This weekend we are all flying to Chicago. I finally bought a Brownstone and it’s time to check it out. This has been a few months journey. I outgrew my downtown condo. It used to work just fine. I have a lot of kids. We are going to do out best to fix it up so everyone is comfortable. I’m really excited to see it. I don’t think we will need to double up the kids. If they want to, I will get bunk beds and get their bedrooms filled up with the basics. What I learned the last few years is, whatever clothes you leave in your “vacation home” won’t fit at all when you arrive back to it after a year away. I had a pile to donate and now I think bringing in our clothes is the way to go. At least until my kids are all done growing. I’m excited to see my friends. I’m really excited to show my new place to Lindsay and Cam. I’m going to get with my interior designer and start coming up with a plan. I don’t want to renovate. I want to paint the walls and get all of my furniture moved in from my condo. Once that is done I hope to fill it up with whatever we may need. It’s going to be fun. I think we will renovate over the winter if we need to. I refuse to fly my plan in snow and ice. In fact, as I’ve gotten older, I really don’t like flying anywhere near bad weather. I’ve always put it in my mind that I will stop flying privately when I hit 50. I don’t want my cognitive skills to diminish to a point I refuse to admit it. Commercial airlines are getting better and if I really insist, I can hire a private jet. It’s really not as expensive as people think. It’s important to me we are all safe. I trust my kills. I trust my planes. I just want to make sure we are okay.

My house is finally done. I’m done redoing things, fixing things. It’s done. I had all of this year in it, finally, and realized I need to get rid of some of my oversized, ridiculous furniture. I’m starting to see I have too much stuff. I have donated what I could. Covid shut down all donations for the past year. Now they are opened back up and I hauled over 3 truck loads of things. I always believe in donating old clothes as they are replaced. I know as a kid when we hit hard financial times the Church garage sales and thrift stores helped my family get what we needed.

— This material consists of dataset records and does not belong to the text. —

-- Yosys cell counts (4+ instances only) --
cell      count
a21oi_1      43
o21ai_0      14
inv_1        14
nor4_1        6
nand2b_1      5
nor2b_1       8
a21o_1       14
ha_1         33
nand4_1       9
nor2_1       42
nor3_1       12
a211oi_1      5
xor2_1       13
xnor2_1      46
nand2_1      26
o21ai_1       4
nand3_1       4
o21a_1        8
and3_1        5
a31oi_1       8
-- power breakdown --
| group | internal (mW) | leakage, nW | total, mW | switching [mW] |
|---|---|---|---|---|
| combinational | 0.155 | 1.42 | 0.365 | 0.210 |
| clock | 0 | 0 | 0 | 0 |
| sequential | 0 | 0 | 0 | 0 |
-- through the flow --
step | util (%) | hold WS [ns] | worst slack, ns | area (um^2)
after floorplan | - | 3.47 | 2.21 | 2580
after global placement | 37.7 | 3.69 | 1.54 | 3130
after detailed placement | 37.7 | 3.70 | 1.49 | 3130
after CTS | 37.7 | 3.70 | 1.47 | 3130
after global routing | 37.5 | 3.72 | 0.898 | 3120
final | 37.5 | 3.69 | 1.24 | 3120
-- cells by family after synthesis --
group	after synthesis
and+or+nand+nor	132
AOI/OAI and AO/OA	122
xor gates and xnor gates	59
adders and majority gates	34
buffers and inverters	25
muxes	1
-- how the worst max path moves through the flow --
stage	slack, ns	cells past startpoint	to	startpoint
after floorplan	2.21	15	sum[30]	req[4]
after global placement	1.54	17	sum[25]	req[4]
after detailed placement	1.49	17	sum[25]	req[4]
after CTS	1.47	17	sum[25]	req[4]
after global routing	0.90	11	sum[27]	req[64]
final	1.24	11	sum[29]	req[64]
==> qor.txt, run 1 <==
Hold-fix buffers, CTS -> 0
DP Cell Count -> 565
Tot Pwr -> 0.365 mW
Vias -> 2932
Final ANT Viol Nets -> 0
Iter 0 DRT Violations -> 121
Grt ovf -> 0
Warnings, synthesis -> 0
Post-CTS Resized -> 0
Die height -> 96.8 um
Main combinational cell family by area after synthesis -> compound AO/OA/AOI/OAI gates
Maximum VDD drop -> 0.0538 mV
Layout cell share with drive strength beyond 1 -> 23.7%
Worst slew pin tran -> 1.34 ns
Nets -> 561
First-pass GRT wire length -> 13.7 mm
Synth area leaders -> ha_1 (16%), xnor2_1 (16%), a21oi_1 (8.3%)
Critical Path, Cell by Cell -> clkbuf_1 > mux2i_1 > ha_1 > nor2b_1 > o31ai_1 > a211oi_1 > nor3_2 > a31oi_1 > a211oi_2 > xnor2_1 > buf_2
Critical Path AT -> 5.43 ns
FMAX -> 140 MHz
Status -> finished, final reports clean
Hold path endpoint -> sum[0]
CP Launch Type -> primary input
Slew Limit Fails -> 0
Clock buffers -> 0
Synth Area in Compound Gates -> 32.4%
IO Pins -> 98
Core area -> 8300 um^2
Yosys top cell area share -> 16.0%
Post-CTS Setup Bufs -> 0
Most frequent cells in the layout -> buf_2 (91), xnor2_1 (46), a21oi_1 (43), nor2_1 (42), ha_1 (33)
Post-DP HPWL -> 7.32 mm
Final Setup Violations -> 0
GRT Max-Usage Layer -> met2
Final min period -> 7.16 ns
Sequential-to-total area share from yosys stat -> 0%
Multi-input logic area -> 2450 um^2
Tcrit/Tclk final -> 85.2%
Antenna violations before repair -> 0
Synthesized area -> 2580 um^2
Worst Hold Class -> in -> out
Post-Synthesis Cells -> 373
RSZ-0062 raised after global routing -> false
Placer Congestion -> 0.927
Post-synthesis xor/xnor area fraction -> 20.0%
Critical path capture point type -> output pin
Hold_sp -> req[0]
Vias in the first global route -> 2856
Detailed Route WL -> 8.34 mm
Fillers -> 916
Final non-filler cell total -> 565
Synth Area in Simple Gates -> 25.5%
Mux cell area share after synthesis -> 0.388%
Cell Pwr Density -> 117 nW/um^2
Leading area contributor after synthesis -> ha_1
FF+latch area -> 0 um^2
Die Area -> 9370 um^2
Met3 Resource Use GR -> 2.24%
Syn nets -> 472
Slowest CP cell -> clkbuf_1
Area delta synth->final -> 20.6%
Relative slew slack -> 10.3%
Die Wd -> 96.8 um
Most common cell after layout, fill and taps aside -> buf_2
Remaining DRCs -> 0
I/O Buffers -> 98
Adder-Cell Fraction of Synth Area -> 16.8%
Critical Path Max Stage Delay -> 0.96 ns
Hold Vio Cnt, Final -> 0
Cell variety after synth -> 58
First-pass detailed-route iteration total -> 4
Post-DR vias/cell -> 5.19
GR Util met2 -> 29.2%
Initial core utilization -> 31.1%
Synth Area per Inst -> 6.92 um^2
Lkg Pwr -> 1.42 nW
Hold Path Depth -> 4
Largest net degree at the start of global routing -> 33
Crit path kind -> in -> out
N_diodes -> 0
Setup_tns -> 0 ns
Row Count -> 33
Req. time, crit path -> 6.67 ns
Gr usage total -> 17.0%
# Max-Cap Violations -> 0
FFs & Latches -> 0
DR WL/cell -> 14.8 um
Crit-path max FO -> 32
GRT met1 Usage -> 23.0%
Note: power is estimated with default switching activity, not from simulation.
## config.mk

```make
export PLATFORM = sky130hd
export DESIGN_NAME = conveyor_metal_sort_controller_unit
export DESIGN_NICKNAME = d
export VERILOG_FILES = /design/src/hw/rtl/cmsc_pkg.sv /design/src/hw/rtl/cmsc_next_mode.sv /design/src/hw/rtl/cmsc_out_decode.sv /design/src/hw/rtl/conveyor_metal_sort_controller_unit.sv
export SDC_FILE = /design/constraint.sdc
export NUM_CORES = 1
export LEC_CHECK = 0
export ABC_AREA = 0
export CAP_MARGIN = 25
export CORE_MARGIN = 1
export CORE_UTILIZATION = 40
export DETAILED_ROUTE_END_ITERATION = 10
export DONT_BUFFER_PORTS = 1
export HOLD_SLACK_MARGIN = 0.03
export PLACE_DENSITY = 0.56
export SLEW_MARGIN = 15
export SYNTH_ARGS = -nofsm -noshare
export SYNTH_HDL_FRONTEND = slang
export SYNTH_HIERARCHICAL = 1
export SYNTH_SLANG_ARGS = --single-unit
```

## constraint.sdc

```tcl
create_clock -name clock -period 2.4 [get_ports clock]
set_clock_uncertainty 0.2 [all_clocks]
set_input_delay 0.6 -clock clock [delete_from_list [all_inputs] [get_ports clock]]
set_output_delay 0.6 -clock clock [all_outputs]
set_load 0.005 [all_outputs]
```

## src/hw/rtl/cmsc_pkg.sv

```systemverilog
// Package for the conveyor metal-sort controller: mode codes, drive codes
// and the scan word and output latch types shared by all controller files.
// No dependencies.
`default_nettype none

package cmsc_pkg;

   // Mode codes
   localparam logic [3:0] MODE_START   = 4'd0;
   localparam logic [3:0] MODE_STANDBY = 4'd1;
   localparam logic [3:0] MODE_READY   = 4'd2;
   localparam logic [3:0] MODE_TRANSP  = 4'd3;
   localparam logic [3:0] MODE_MCHECK  = 4'd4;
   localparam logic [3:0] MODE_NONMET  = 4'd5;
   localparam logic [3:0] MODE_END     = 4'd6;
   localparam logic [3:0] MODE_METAL   = 4'd7;
   localparam logic [3:0] MODE_SLIDE   = 4'd8;
   localparam logic [3:0] MODE_ERROR   = 4'd9;
   localparam logic [3:0] MODE_REVERSE = 4'd10;
   localparam logic [3:0] MODE_ENTRY   = 4'd11;

   // Belt motor codes
   localparam logic [1:0] DRV_STOP  = 2'd0;
   localparam logic [1:0] DRV_RIGHT = 2'd1;
   localparam logic [1:0] DRV_LEFT  = 2'd2;

   // One scan tick of sensor and operator bits
   typedef struct packed {
      logic start_released;
      logic part_at_entry;
      logic part_at_exit;
      logic part_at_height_gauge;
      logic part_at_metal_probe;
      logic metal_found;
      logic slide_passed;
      logic part_accepted;
      logic blink_phase;
   } scan_type;

   // Latched lamp, drive and junction outputs
   typedef struct packed {
      logic [1:0] drive;
      logic       lamp_green;
      logic       lamp_red;
      logic       lamp_yellow;
      logic       start_led;
      logic       junction_open;
   } lamp_type;

endpackage

`default_nettype wire

```

## src/hw/rtl/cmsc_next_mode.sv

```systemverilog
// Mode transition logic of the conveyor metal-sort controller.
// Depends on cmsc_pkg for mode codes and the scan word type.
`default_nettype none

module cmsc_next_mode (
   input  wire logic [3:0]       mode,
   input  wire cmsc_pkg::scan_type scan,
   output logic [3:0]            mode_next
);
   import cmsc_pkg::*;

   // Check the mode's rules in order; a later match wins
   always_comb begin
      mode_next = mode;
      unique case (mode)
         MODE_START: begin
            mode_next = MODE_STANDBY;
         end
         MODE_STANDBY: begin
            if (scan.start_released) mode_next = MODE_READY;
         end
         MODE_READY: begin
            if (scan.start_released) mode_next = MODE_STANDBY;
            if (scan.part_at_entry && !scan.part_at_exit) mode_next = MODE_TRANSP;
            if (scan.part_at_height_gauge || scan.part_at_metal_probe)
               mode_next = MODE_ERROR;
         end
         MODE_TRANSP: begin
            if (scan.part_at_metal_probe) mode_next = MODE_MCHECK;
            if (!scan.part_accepted) mode_next = MODE_REVERSE;
            if (scan.part_at_exit) mode_next = MODE_ERROR;
         end
         MODE_MCHECK: begin
            mode_next = scan.metal_found ? MODE_METAL : MODE_NONMET;
         end
         MODE_NONMET: begin
            if (scan.part_at_exit) mode_next = MODE_END;
            if (scan.part_at_entry || scan.part_at_height_gauge) mode_next = MODE_ERROR;
         end
         MODE_END: begin
            if (scan.start_released) mode_next = MODE_STANDBY;
            if (!scan.part_at_exit) mode_next = MODE_READY;
            if (scan.part_at_metal_probe || scan.part_at_height_gauge)
               mode_next = MODE_ERROR;
         end
         MODE_METAL: begin
            if (scan.slide_passed) mode_next = MODE_SLIDE;
            if (scan.part_at_entry || scan.part_at_height_gauge) mode_next = MODE_ERROR;
         end
         MODE_SLIDE: begin
            if (scan.start_released) mode_next = MODE_STANDBY;
            if (scan.part_at_entry) mode_next = MODE_TRANSP;
            if (scan.part_at_exit || scan.part_at_height_gauge) mode_next = MODE_ERROR;
         end
         MODE_ERROR: begin
            if (scan.start_released) mode_next = MODE_STANDBY;
         end
         MODE_REVERSE: begin
            if (scan.part_at_entry) mode_next = MODE_ENTRY;
            if (scan.part_at_metal_probe || scan.part_at_exit) mode_next = MODE_ERROR;
         end
         MODE_ENTRY: begin
            if (!scan.part_at_entry) mode_next = MODE_READY;
            if (scan.part_at_metal_probe || scan.part_at_height_gauge ||
                scan.part_at_exit)
               mode_next = MODE_ERROR;
         end
         default: begin
            mode_next = MODE_START;
         end
      endcase
   end

endmodule

`default_nettype wire

```

## src/hw/rtl/cmsc_out_decode.sv

```systemverilog
// Output decode of the conveyor metal-sort controller: lamps, drive and
// junction from the new mode. Depends on cmsc_pkg.
`default_nettype none

module cmsc_out_decode (
   input  wire logic [3:0]         mode,
   input  wire logic               blink_phase,
   input  wire cmsc_pkg::lamp_type lamp_held,
   output cmsc_pkg::lamp_type      lamp_next
);
   import cmsc_pkg::*;

   // Drive what the mode sets; keep every other output as latched
   always_comb begin
      lamp_next = lamp_held;
      unique case (mode)
         MODE_START, MODE_STANDBY: begin
            lamp_next.drive       = DRV_STOP;
            lamp_next.lamp_green  = 1'b0;
            lamp_next.lamp_red    = 1'b0;
            lamp_next.lamp_yellow = 1'b0;
            lamp_next.start_led   = 1'b1;
         end
         MODE_READY: begin
            lamp_next.drive       = DRV_STOP;
            lamp_next.lamp_green  = 1'b1;
            lamp_next.lamp_red    = 1'b0;
            lamp_next.lamp_yellow = 1'b0;
            lamp_next.start_led   = 1'b1;
         end
         MODE_TRANSP: begin
            lamp_next.drive       = DRV_RIGHT;
            lamp_next.lamp_green  = 1'b1;
            lamp_next.lamp_red    = 1'b0;
            lamp_next.lamp_yellow = 1'b0;
            lamp_next.start_led   = 1'b0;
         end
         MODE_MCHECK: begin
            lamp_next.drive       = DRV_STOP;
            lamp_next.lamp_green  = 1'b1;
            lamp_next.lamp_red    = 1'b0;
            lamp_next.lamp_yellow = 1'b0;
         end
         MODE_NONMET: begin
            lamp_next.drive         = DRV_RIGHT;
            lamp_next.lamp_green    = 1'b1;
            lamp_next.lamp_red      = 1'b0;
            lamp_next.lamp_yellow   = 1'b0;
            lamp_next.start_led     = 1'b0;
            lamp_next.junction_open = 1'b1;
         end
         MODE_END: begin
            lamp_next.drive         = DRV_STOP;
            lamp_next.lamp_red      = 1'b0;
            lamp_next.lamp_yellow   = 1'b0;
            lamp_next.junction_open = 1'b0;
            lamp_next.start_led     = 1'b1;
            lamp_next.lamp_green    = blink_phase;
         end
         MODE_METAL: begin
            lamp_next.drive       = DRV_RIGHT;
            lamp_next.lamp_green  = 1'b0;
            lamp_next.lamp_red    = 1'b0;
            lamp_next.lamp_yellow = 1'b1;
         end
         MODE_SLIDE: begin
            lamp_next.drive       = DRV_STOP;
            lamp_next.lamp_green  = 1'b1;
            lamp_next.lamp_red    = 1'b0;
            lamp_next.lamp_yellow = 1'b0;
            lamp_next.start_led   = 1'b1;
         end
         MODE_ERROR: begin
            lamp_next.drive         = DRV_STOP;
            lamp_next.lamp_green    = 1'b0;
            lamp_next.lamp_yellow   = 1'b0;
            lamp_next.start_led     = 1'b1;
            lamp_next.junction_open = 1'b0;
            lamp_next.lamp_red      = blink_phase;
         end
         MODE_REVERSE: begin
            lamp_next.lamp_green  = 1'b0;
            lamp_next.lamp_yellow = 1'b0;
            lamp_next.lamp_red    = blink_phase;
            lamp_next.drive       = DRV_LEFT;
         end
         MODE_ENTRY: begin
            lamp_next.drive       = DRV_STOP;
            lamp_next.lamp_green  = 1'b0;
            lamp_next.lamp_yellow = 1'b0;
         end
         default: begin
            lamp_next = lamp_held;
         end
      endcase
   end

endmodule

`default_nettype wire

```

## src/hw/rtl/conveyor_metal_sort_controller_unit.sv

```systemverilog
// Top level of the conveyor metal-sort controller: input register, mode and
// output logic, result register. Uses cmsc_pkg, cmsc_next_mode, cmsc_out_decode.
//
//   channel   direction   ports
//   req       in          req_valid, req_ready, nine 1-bit scan fields
//   rsp       out         rsp_valid, rsp_ready, drive, lamps, junction, mode
//
// One scan word per clock while rsp_ready does not stall: a word waits in the
// input register until the result slot is free, then the mode and output latches
// (which form the result register) update as it moves on and rsp_valid rises.
// Synchronous reset puts the controller in start mode with all outputs off. A
// stalled rsp_ready holds the result; the input register still takes one more
// word while the result waits.
`default_nettype none

module conveyor_metal_sort_controller_unit (
   input  wire logic       clock,
   input  wire logic       reset,
   input  wire logic       req_valid,
   output logic            req_ready,
   input  wire logic       req_start_released,
   input  wire logic       req_part_at_entry,
   input  wire logic       req_part_at_exit,
   input  wire logic       req_part_at_height_gauge,
   input  wire logic       req_part_at_metal_probe,
   input  wire logic       req_metal_found,
   input  wire logic       req_slide_passed,
   input  wire logic       req_part_accepted,
   input  wire logic       req_blink_phase,
   output logic            rsp_valid,
   input  wire logic       rsp_ready,
   output logic [1:0]      rsp_drive,
   output logic            rsp_lamp_green,
   output logic            rsp_lamp_red,
   output logic            rsp_lamp_yellow,
   output logic            rsp_start_led,
   output logic            rsp_junction_open,
   output logic [3:0]      rsp_mode
);
   import cmsc_pkg::*;

   logic       in_valid_ff;
   scan_type   scan_ff;
   scan_type   scan_in;
   logic       rsp_valid_ff;
   logic [3:0] mode_ff;
   logic [3:0] mode_in;
   lamp_type   lamp_ff;
   lamp_type   lamp_in;
   logic       out_free;
   logic       advance;

   // Handshake: move a word on when the result slot is free
   assign out_free  = !rsp_valid_ff || rsp_ready;
   assign advance   = in_valid_ff && out_free;
   assign req_ready = !in_valid_ff || advance;

   assign scan_in = '{
      start_released:       req_start_released,
      part_at_entry:        req_part_at_entry,
      part_at_exit:         req_part_at_exit,
      part_at_height_gauge: req_part_at_height_gauge,
      part_at_metal_probe:  req_part_at_metal_probe,
      metal_found:          req_metal_found,
      slide_passed:         req_slide_passed,
      part_accepted:        req_part_accepted,
      blink_phase:          req_blink_phase
   };

   // Input register
   always_ff @(posedge clock) begin
      if (reset) begin
         in_valid_ff <= 1'b0;
      end else if (req_ready) begin
         in_valid_ff <= req_valid;
      end
   end

   always_ff @(posedge clock) begin
      if (req_valid && req_ready) begin
         scan_ff <= scan_in;
      end
   end

   cmsc_next_mode u_next_mode (
      .mode      (mode_ff),
      .scan      (scan_ff),
      .mode_next (mode_in)
   );

   cmsc_out_decode u_out_decode (
      .mode        (mode_in),
      .blink_phase (scan_ff.blink_phase),
      .lamp_held   (lamp_ff),
      .lamp_next   (lamp_in)
   );

   // Mode and output latches double as the result register
   always_ff @(posedge clock) begin
      if (reset) begin
         rsp_valid_ff <= 1'b0;
         mode_ff      <= MODE_START;
         lamp_ff      <= '{drive: DRV_STOP, default: 1'b0};
      end else begin
         if (out_free) begin
            rsp_valid_ff <= in_valid_ff;
         end
         if (advance) begin
            mode_ff <= mode_in;
            lamp_ff <= lamp_in;
         end
      end
   end

   assign rsp_valid         = rsp_valid_ff;
   assign rsp_drive         = lamp_ff.drive;
   assign rsp_lamp_green    = lamp_ff.lamp_green;
   assign rsp_lamp_red      = lamp_ff.lamp_red;
   assign rsp_lamp_yellow   = lamp_ff.lamp_yellow;
   assign rsp_start_led     = lamp_ff.start_led;
   assign rsp_junction_open = lamp_ff.junction_open;
   assign rsp_mode          = mode_ff;

endmodule

`default_nettype wire
```

# Word level (Yosys, flattened, before mapping)
# Index checks and enable logic that the tools add are counted.
dict set report totals {
  regBits 22
}
dict set report op_classes {
  n_eq_ne 22
  n_mux 26
  reduce_logical 33
}
# cell n
set ops {}
lappend ops {{$mux 4} 19}
lappend ops {{$pmux 4 s12} 1}
lappend ops {{$eq 4x3->1 const B} 8}
lappend ops {{$eq 4x4->1 const B} 8}
lappend ops {{$pmux 3 s6} 1}
lappend ops {{$eq 4x2->1 const B} 4}
lappend ops {{$reduce_or 11->1} 1}
lappend ops {{$reduce_and 2->1} 5}
lappend ops {{$reduce_or 9->1} 1}
lappend ops {{$eq 4x1->1 const B} 2}
lappend ops {{$logic_not 4->1} 2}
lappend ops {{$pmux 1 s2} 4}
lappend ops {{$reduce_bool 2->1} 4}
lappend ops {{$logic_or 1x1->1} 7}
lappend ops {{$reduce_bool 6->1} 1}
lappend ops {{$reduce_or 2->1} 3}
lappend ops {{$reduce_or 6->1} 1}
lappend ops {{$reduce_or 4->1} 1}
lappend ops {{$logic_and 1x1->1} 3}
lappend ops {{$logic_not 1->1} 3}
lappend ops {{$reduce_or 3->1} 1}
lappend ops {{$mux 2} 1}

# Depth between registers and ports, before layout
# Gate-level depths: netlist of the first run.
dict set report depth {
  depth_word 9
  depth_mapped 11
}

# Hierarchy
# The synthesis of the first run kept the hierarchy.
# mod n_inst cells_per_inst area_per_inst_um2 seq_area_each_um2
set by_module_without_submodules {}
lappend by_module_without_submodules {conveyor_metal_sort_controller_unit 1 66 858.3 530.5}
lappend by_module_without_submodules {cmsc_next_mode 1 72 481.7 0.0}
lappend by_module_without_submodules {cmsc_out_decode 1 33 215.2 0.0}

# Worst setup path before layout of the first run
# Ideal clock, no wire load.
dict set report synth_timing {
  path_type {reg-to-reg}
  start {register scan_ff[6] (netlist name)}
  end {register lamp_ff (netlist bit rsp_junction_open)}
  arrival_time_ns 2.104
  required_ns 2.128
  path_slack_ns 0.024
  stages_incl_launch_ff 12
  n_path_buf 2
  period_less_slack_ns 2.376
  path_cell_list {edfxtp_1 buf_6 o21bai_1 a2111oi_2 o21ai_1 o211ai_1 buf_6 nor2_4 a21bo_1 a221oi_2 nand2b_1 mux2i_1}
}
# item line
set synth_rtl {}
lappend synth_rtl {{start: declaration} conveyor_metal_sort_controller_unit.sv:43} ;# scan_type scan_ff;
lappend synth_rtl {{start signal: assignment} conveyor_metal_sort_controller_unit.sv:81} ;# scan_ff <= scan_in;
lappend synth_rtl {{end signal: assignment} conveyor_metal_sort_controller_unit.sv:110} ;# lamp_ff <= lamp_in;
lappend synth_rtl {{end: declaration} conveyor_metal_sort_controller_unit.sv:48} ;# lamp_type lamp_ff;

==> results of run 1 <==
==> flip-flops by register name, summed over array words and instances (netlist names) <==
name	count
in_valid_ff	1
rsp_drive	2
rsp_junction_open	1
rsp_lamp_green	1
rsp_lamp_red	1
rsp_lamp_yellow	1
rsp_mode	4
rsp_start_led	1
rsp_valid	1
scan_ff	9
==> metal layers <==
metal  up-vias  share of wire [%]  wire, um
li1        686                  -         -
met1       687                 43      1720
met2        44                 52      2080
met3         2                4.9       197
met4         0               0.37        15
met5         -                  0         0
==> cell families after synthesis <==
logic type / share of synthesized area [%]
buf+inv: 8.69
mux: 8.53
flops: 34.1
simple gates: 28.6
compound gates: 20.0
==> report_power, final <==
| group | leakage, nW | switching (mW) | internal (mW) |
|---|---|---|---|
| registers | 0.194 | 0.0160 | 0.406 |
| logic | 0.499 | 0.0829 | 0.0832 |
| clock network | 0.0357 | 0.118 | 0.222 |
| total | 0.729 | 0.216 | 0.711 |
==> timing repair <==
item,in CTS,in global routing
endpoints found under the setup margin,7,6
buffers inserted,6,5
hold buffers,0,0
resized for setup,14,21
pin swaps,7,14
==> cells in the final DEF, fill, tap and decap left out, types with 2 or more instances in the layout <==
cell type / n
a2111oi_4: 2
a21oi_1: 8
a21oi_2: 2
a31oi_1: 2
a31oi_2: 2
and3b_1: 2
buf_4: 34
buf_6: 4
clkbuf_8: 3
dfxtp_1: 11
dfxtp_2: 2
edfxtp_1: 9
inv_1: 2
inv_2: 3
mux2i_1: 11
nand2_1: 8
nand2b_1: 24
nand3_1: 6
nor2_1: 10
nor2b_4: 2
nor3b_1: 3
nor4_1: 2
nor4b_4: 2
o21ai_0: 3
o21ai_1: 6
o41ai_2: 2
==> cell type report <==
type / instances / area share, %
multi-input combinational: 129 / 51.6
clock buffer: 3 / 2.02
sequential: 22 / 26.1
tap: 48 / 2.94
inverter: 5 / 0.920
timing repair buffer: 39 / 15.0
clock inverter: 1 / 1.47
==> through the flow <==
| step | cell area, sq um | util [%] | TNS [ns] |
|---|---|---|---|
| 3_5_place_dp | 1720 | 46.5 | -0.735 |
| 5_1_grt | 2040 | 55.3 | -0.629 |
| 2_1_floorplan | 1560 | - | 0 |
| 3_3_place_gp | 1720 | 46.5 | -0.537 |
| 6_report | 2040 | 55.3 | -0.0531 |
| 4_1_cts | 1900 | 51.5 | -0.00121 |
==> how the worst max path moves through the flow <==
stage | slack [ns] | end | cells past startpoint | start
floorplan | 0.02 | rsp_junction_open | 11 | scan_ff[6]
global placement | -0.15 | rsp_lamp_red | 10 | scan_ff[5]
detailed placement | -0.22 | rsp_junction_open | 9 | scan_ff[5]
CTS | -0.001 | rsp_junction_open | 12 | scan_ff[5]
global route | -0.13 | rsp_junction_open | 12 | scan_ff[5]
finish | -0.04 | rsp_junction_open | 12 | scan_ff[5]
==> results.md, run 1 <==
* Status: finished, violations left
* Failing checks: setup timing
* Detail Placement HPWL at 2660 um
* Vias in the first global route at 1316
* Crit start category: register
* CTS Sinks at 22
* Via density at 5.74
* Fraction of layout cells with a size suffix above 1 at 37.2%
* Share of the synthesized area in the top cell type at 17.4%
* Mapped Cells at 171
* Ant diodes at 0
* Req. time, crit path at 2.39 ns
* Mapped Area at 1560 sq um
* Placed Cells incl. Taps at 233
* Yosys warnings at 6
* WP data arrival at 2.43 ns
* RSZ-0062 raised after global routing: yes
* Setup ws final at -0.0423 ns
* Worst-margin pin slew at 0.449 ns
* Nets at 213
* Critical path's top delay family: compound AO/OA/AOI/OAI gates
* Pwr Total at 928 uW
* Synth async-reset ratio at 0%
* Post-synth EDFFs at 9
* TritonRoute pass-1 iters at 6
* Total track usage at 19.2%
* Clk_lat worst skew at 0.26 ns
* FF-to-FF Start: scan_ff[5]
* Lkg Pwr at 0.729 nW
* Crit share post-route at 102%
* DRC Markers at 0
* Crit. End Element: register
* Hold path startpoint: reset
* Die Wd at 64.4 um
* Sequential share of the synthesized area at 34.1%
* GR Util met3 at 4.64%
* VDD IR max at 0.000399 V
* Yosys top cell by area: edfxtp_1
* CTS clk-pin slew, worst paths at 0.08 ns
* Area contributors post-synth: edfxtp_1, dfxtp_1, nand2b_1
* Die span in y at 64.4 um
* Antenna-violating nets left at 0
* Slowest-stage cell, CP: edfxtp_1
* Cts bufs inserted at 3
* Cells along the critical path: buf_6 -> buf_6 -> nor4b_4 -> a32o_2 -> o21ai_1 -> o211ai_1 -> buf_4 -> nor2_4 -> a21bo_1 -> a221oi_2 -> nand2b_1 -> mux2i_1
* R2r setup slk at -0.04 ns
* Avg Inst Size Synth at 9.09 sq um
* Worst Path Class, Setup: register to register
* Total grt overflow at 0
* Largest net degree at the start of global routing at 25
* First-pass GRT wire length at 6200 um
* Die area at 4140 sq um
* Maxcap violations at 0
* Register area at 533 sq um
* Crit path max fanout at 5
* Row cnt at 22
* Crit path time final at 2.44 ns
* Reg-to-Reg End: rsp_junction_open
* DRT iter0 DRCs at 65
* Initial core utilization at 42.2%
* GRT met2 Usage at 33.0%
* Slew Limit Headroom at 70.0%
* PD cells at 455 nW/um^2
* F_max at 0.409 GHz
* Buffers plus inverters on the worst setup path at 3
* Most Frequent Cell on Critical Path: buf_6
* Most numerous cell in the Yosys netlist: nand2b_1
* Max-slew violations at 0
* Clock root cell: clkbuf_8
* GR peak layer: met2
* Final setup fails at 3
* Routed WL at 4010 um
* Worst Hold Class: input port to register
* CTS tree: done
* I/O Buffers at 0
* Hold Slack at 0.210 ns
* Worst slack, placed at -0.217 ns
* CORE AREA at 3690 sq um
* Via Count at 1419
* Multi-input logic area at 1050 sq um
* R2r worst-path depth at 12
* Routed wire per std cell at 16.2 um
* Grt met1 use at 24.5%
* Netlist cell types at 53
* Synth Register Bits at 22
* Final hold viol count at 0
* CP max stage delay at 0.44 ns
* Non-Filler Instances at 247
* CTS HTree Levels at 1
* WHS Path Cells at 1
* Initial antenna violation count at 0
* Longest Clk Path Bufs at 2
* Hold endpoint: in_valid_ff
* Fill count at 342
* Layout area overhead at 31.2%
* Most used DFF post-synth: dfxtp_1
* Top cells by count, synth: nand2b_1, dfxtp_1, mux2i_1
* I/O pins at 26
* GP Congestion at 0.868
* Synthesized Nets at 184
Note: power is estimated with default switching activity, not from simulation.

I’m entering that part of my life where things are always, well….fine. No big drama. Nothing holding me back from doing what I want to do. I think it’s peaceful. Finally. My girlfriend still tells me about once a week to behave. I just laugh and say Who Me??? Things are calm. I love it. I love just being able to live and breathe. I’m so thankful for all of God’s blessings. I appreciate the things I have accomplished and worked hard for. Is this the part of early retirement where I need to pick a hobby? I like golf but I really just want to hang out with my kids. I love being a dad. I feel it is a calling in my life. I’m finally getting good at it. When we merge both of our families, my girlfriend has told me she knows we will have some issues at first but she can’t wait for her kids to see that I want to be with them, that I want to be their step-dad. I really do. I can’t wait for us to start our lives together. We have to wait a little longer for Covid to calm down. That’s the hardest part.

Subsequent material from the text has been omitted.